In the material below, the lines containing the word "routing" are required; copy each of them.
#### Given records
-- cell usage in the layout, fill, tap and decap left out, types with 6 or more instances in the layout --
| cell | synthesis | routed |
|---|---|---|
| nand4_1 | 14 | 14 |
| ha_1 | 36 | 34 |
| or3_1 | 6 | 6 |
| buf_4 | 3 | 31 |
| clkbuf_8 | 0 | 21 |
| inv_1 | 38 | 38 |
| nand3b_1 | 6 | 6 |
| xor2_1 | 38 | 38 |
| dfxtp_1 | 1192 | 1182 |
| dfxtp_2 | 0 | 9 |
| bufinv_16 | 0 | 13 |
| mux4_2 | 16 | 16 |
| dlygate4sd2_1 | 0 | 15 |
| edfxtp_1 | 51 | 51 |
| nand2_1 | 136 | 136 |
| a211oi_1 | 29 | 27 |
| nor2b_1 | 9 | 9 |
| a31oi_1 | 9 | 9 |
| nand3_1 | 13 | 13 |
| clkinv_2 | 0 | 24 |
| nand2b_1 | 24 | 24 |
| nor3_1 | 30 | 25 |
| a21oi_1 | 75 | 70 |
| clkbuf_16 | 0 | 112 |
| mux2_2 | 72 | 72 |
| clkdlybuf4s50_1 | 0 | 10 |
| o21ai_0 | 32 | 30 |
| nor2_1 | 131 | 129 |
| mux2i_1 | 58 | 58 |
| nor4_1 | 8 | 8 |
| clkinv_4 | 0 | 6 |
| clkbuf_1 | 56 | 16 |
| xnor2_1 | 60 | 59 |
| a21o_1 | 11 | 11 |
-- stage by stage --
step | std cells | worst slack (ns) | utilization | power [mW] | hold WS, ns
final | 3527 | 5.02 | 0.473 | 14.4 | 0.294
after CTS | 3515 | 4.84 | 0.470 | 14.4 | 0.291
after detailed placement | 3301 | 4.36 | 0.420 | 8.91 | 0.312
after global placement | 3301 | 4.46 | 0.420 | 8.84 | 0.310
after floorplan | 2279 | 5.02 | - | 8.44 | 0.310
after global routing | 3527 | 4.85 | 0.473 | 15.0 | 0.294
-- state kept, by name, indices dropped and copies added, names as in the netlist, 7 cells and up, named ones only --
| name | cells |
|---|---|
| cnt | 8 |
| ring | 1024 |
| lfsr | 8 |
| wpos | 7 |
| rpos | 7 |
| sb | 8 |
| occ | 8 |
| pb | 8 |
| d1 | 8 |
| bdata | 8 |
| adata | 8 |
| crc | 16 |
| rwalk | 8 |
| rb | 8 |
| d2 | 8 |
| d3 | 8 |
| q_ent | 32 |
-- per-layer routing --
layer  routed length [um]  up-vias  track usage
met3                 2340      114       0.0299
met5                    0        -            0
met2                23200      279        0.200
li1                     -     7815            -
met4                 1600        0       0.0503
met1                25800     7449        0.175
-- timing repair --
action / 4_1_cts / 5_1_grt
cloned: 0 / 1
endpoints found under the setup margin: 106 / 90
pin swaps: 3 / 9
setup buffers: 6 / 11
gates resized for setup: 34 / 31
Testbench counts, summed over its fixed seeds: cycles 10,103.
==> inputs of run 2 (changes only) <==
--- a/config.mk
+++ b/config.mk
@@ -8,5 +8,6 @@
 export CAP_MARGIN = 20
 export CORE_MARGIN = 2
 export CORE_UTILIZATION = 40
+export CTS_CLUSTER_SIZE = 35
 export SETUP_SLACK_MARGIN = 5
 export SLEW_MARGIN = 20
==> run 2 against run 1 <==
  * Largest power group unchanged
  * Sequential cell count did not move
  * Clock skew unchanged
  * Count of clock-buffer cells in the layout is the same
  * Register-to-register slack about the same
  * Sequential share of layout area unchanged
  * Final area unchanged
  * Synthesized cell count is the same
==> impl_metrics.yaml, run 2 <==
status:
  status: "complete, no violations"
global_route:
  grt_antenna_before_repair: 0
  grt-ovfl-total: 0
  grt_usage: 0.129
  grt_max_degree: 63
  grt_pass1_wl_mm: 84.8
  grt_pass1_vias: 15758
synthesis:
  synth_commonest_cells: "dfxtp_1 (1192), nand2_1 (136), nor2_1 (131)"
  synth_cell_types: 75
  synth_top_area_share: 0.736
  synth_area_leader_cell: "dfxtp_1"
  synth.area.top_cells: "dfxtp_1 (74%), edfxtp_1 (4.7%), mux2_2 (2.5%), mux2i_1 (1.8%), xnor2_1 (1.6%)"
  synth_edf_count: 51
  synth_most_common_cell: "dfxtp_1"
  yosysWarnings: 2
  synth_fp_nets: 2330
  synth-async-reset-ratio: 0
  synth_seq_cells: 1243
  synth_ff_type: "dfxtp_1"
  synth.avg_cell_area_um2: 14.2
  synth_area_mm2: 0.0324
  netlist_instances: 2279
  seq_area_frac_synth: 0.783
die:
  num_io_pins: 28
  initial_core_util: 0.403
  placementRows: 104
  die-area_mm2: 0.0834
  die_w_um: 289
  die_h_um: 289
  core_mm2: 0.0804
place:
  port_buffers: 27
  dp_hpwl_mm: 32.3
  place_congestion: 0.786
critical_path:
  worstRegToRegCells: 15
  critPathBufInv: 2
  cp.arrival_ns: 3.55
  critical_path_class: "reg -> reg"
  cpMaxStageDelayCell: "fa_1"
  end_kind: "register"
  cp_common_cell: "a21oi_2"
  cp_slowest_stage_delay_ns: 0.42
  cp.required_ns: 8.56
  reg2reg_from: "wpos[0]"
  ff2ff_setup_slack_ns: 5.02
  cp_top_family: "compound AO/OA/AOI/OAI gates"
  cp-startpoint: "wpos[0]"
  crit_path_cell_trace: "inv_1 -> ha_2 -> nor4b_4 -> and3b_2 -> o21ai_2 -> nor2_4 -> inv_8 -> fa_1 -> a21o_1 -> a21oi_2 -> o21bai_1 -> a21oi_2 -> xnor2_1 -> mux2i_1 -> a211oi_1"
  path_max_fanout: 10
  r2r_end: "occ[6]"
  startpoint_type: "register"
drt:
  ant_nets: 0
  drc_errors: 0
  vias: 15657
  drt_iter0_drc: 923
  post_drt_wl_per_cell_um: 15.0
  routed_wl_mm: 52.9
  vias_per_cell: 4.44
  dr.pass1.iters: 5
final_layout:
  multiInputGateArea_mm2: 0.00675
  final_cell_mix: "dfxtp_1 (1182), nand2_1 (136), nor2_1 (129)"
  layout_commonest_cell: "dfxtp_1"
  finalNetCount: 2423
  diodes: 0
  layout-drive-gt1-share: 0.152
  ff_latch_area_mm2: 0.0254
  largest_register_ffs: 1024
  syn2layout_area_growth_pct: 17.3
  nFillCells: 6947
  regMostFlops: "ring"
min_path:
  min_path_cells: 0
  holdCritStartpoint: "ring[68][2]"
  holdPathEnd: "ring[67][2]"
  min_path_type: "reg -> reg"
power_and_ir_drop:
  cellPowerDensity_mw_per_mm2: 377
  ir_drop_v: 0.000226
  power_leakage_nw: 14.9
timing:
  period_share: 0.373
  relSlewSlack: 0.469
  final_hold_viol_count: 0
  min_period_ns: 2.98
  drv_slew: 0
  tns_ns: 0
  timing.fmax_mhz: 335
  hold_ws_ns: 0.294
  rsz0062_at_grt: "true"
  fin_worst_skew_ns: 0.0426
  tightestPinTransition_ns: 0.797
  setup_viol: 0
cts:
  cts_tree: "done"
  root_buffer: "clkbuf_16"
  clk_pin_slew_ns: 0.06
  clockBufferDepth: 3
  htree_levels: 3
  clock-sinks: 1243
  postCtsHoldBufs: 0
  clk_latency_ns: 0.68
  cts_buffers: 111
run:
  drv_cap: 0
########
● **Answer**
after global routing | 3527 | 4.85 | 0.473 | 15.0 | 0.294
-- per-layer routing --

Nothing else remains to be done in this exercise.